**Directions for this task**
Look through the data and write out every line with the word "Yosys" in it.

Available data below:

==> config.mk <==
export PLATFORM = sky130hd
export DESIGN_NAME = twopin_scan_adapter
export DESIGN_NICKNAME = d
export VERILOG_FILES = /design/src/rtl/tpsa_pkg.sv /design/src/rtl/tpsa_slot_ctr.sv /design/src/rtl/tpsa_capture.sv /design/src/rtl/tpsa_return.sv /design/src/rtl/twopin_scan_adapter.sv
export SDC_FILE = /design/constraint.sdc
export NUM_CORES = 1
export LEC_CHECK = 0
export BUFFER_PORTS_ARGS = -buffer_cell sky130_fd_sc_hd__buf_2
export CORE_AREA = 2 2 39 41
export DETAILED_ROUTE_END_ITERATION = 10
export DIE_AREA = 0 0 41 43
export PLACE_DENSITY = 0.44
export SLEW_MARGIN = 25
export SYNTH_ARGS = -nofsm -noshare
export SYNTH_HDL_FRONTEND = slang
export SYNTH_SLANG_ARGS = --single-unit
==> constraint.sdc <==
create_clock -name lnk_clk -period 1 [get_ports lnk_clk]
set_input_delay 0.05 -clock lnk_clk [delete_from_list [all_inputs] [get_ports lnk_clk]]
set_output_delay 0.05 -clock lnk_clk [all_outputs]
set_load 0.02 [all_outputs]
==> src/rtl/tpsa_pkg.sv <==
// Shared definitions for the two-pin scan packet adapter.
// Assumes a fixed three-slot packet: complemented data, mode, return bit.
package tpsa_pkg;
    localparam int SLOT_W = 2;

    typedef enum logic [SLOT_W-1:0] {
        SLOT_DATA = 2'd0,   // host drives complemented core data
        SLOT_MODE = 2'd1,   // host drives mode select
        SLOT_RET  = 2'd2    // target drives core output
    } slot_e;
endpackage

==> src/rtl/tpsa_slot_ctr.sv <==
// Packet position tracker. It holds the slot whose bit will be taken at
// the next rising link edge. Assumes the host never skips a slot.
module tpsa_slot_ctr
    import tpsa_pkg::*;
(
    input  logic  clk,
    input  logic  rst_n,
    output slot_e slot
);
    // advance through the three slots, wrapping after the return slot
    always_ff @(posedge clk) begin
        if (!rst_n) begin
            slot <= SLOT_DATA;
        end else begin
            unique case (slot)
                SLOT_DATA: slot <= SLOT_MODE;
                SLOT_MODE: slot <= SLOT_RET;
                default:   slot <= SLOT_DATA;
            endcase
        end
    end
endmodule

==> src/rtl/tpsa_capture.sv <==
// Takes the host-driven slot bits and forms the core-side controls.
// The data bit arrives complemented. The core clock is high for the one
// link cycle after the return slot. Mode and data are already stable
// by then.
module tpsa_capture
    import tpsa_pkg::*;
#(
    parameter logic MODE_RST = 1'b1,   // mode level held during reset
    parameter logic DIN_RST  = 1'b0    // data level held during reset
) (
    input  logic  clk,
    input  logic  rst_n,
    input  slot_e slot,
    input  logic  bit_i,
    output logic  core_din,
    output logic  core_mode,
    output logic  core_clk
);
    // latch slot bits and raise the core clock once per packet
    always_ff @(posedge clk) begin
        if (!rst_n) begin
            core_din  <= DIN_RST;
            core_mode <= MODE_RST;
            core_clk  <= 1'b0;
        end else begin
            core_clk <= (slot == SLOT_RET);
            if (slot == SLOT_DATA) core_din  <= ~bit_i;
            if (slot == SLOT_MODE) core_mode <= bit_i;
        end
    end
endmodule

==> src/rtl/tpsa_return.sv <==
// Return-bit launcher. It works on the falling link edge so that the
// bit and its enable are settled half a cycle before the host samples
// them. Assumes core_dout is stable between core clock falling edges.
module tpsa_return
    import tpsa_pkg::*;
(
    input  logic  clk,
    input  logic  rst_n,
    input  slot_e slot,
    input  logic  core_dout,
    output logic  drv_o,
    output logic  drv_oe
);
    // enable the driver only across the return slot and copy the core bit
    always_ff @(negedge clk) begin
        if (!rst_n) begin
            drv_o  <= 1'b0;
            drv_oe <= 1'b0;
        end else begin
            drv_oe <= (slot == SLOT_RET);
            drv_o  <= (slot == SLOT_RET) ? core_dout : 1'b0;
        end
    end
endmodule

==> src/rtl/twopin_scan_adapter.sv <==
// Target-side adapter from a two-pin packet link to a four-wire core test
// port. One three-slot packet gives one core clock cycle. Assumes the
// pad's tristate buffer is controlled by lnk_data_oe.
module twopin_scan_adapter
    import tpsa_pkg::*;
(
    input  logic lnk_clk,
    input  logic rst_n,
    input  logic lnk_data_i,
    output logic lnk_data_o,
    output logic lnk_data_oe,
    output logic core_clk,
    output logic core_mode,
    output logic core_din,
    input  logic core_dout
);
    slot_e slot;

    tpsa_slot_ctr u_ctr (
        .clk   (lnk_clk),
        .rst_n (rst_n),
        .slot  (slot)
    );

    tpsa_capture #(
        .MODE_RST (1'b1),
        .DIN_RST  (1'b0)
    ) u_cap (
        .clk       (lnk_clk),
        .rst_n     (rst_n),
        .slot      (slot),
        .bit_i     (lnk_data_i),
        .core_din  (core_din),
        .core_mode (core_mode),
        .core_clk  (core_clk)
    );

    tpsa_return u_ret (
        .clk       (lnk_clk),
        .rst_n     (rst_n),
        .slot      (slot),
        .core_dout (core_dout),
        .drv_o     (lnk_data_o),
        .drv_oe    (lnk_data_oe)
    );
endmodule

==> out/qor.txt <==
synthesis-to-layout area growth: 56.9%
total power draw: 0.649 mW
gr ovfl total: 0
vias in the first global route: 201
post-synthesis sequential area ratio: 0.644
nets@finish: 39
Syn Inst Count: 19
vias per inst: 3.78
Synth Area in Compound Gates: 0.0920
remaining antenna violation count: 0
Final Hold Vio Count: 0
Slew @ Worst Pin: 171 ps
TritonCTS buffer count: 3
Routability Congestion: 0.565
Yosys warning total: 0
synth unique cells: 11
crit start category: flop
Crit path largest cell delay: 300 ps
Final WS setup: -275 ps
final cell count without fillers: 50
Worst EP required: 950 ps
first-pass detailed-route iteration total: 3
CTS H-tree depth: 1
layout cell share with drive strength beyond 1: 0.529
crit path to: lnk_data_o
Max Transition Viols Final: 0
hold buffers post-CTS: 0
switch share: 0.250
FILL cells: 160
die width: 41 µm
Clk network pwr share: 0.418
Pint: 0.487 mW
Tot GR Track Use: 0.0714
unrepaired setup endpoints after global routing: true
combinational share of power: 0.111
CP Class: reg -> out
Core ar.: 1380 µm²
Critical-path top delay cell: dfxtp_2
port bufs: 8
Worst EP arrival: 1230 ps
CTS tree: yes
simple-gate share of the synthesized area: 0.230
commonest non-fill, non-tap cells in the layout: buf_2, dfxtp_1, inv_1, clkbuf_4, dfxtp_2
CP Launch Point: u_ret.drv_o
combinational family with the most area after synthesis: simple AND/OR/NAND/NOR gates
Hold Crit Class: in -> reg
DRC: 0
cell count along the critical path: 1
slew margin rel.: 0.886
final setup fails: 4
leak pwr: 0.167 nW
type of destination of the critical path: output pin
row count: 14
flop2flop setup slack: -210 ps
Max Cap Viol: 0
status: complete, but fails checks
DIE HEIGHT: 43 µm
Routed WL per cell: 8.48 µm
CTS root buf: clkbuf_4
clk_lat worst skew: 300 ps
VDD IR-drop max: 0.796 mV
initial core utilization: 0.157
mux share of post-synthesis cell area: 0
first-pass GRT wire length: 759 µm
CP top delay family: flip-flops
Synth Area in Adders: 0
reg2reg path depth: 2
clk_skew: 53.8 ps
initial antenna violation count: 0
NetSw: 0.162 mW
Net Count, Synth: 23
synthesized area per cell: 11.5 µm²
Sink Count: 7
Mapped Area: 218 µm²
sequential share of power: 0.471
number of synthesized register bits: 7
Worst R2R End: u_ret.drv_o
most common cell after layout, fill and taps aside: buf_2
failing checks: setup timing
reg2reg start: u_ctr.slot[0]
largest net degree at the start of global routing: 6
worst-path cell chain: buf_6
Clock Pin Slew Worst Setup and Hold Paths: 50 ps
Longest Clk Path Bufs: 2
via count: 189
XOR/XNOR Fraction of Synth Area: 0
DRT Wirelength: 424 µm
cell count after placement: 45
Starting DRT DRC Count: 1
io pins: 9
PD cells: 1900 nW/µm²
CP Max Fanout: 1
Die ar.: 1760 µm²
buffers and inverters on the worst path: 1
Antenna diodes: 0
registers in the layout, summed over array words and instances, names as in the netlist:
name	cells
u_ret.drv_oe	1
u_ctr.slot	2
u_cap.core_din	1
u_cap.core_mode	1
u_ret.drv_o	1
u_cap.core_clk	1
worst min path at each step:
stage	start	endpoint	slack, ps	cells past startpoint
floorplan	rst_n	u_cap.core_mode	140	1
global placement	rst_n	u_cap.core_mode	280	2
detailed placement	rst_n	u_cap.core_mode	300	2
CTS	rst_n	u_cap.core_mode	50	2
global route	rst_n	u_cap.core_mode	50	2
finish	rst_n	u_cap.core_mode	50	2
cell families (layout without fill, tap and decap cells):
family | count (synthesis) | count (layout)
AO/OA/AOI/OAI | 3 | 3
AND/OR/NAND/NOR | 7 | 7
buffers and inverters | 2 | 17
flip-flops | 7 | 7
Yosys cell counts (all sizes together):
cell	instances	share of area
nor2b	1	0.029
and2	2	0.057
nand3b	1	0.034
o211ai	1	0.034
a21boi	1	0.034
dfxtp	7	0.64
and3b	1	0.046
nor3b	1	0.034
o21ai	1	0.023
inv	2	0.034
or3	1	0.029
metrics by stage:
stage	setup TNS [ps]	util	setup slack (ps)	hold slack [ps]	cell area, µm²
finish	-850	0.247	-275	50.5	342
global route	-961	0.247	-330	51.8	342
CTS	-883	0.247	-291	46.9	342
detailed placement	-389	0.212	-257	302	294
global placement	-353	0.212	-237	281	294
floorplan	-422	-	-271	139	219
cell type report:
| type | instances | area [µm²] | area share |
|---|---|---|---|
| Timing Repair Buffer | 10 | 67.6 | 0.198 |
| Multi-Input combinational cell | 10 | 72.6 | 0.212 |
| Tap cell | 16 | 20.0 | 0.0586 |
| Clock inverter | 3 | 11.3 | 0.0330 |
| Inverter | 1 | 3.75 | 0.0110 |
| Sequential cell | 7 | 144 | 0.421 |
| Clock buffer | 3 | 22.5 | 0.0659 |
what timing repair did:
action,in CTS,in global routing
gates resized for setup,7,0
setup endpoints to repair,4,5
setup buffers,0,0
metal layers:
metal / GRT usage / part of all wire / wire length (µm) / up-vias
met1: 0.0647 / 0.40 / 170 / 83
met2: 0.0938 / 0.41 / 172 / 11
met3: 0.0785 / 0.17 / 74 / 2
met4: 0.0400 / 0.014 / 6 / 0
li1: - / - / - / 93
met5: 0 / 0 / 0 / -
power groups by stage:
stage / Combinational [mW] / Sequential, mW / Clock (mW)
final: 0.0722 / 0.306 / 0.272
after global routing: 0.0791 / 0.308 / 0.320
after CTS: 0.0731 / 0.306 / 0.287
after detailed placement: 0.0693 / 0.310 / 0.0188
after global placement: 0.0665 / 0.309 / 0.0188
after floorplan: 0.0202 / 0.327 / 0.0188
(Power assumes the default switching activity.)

End of Available data.

**Result of the task**
Yosys warning total: 0
Yosys cell counts (all sizes together):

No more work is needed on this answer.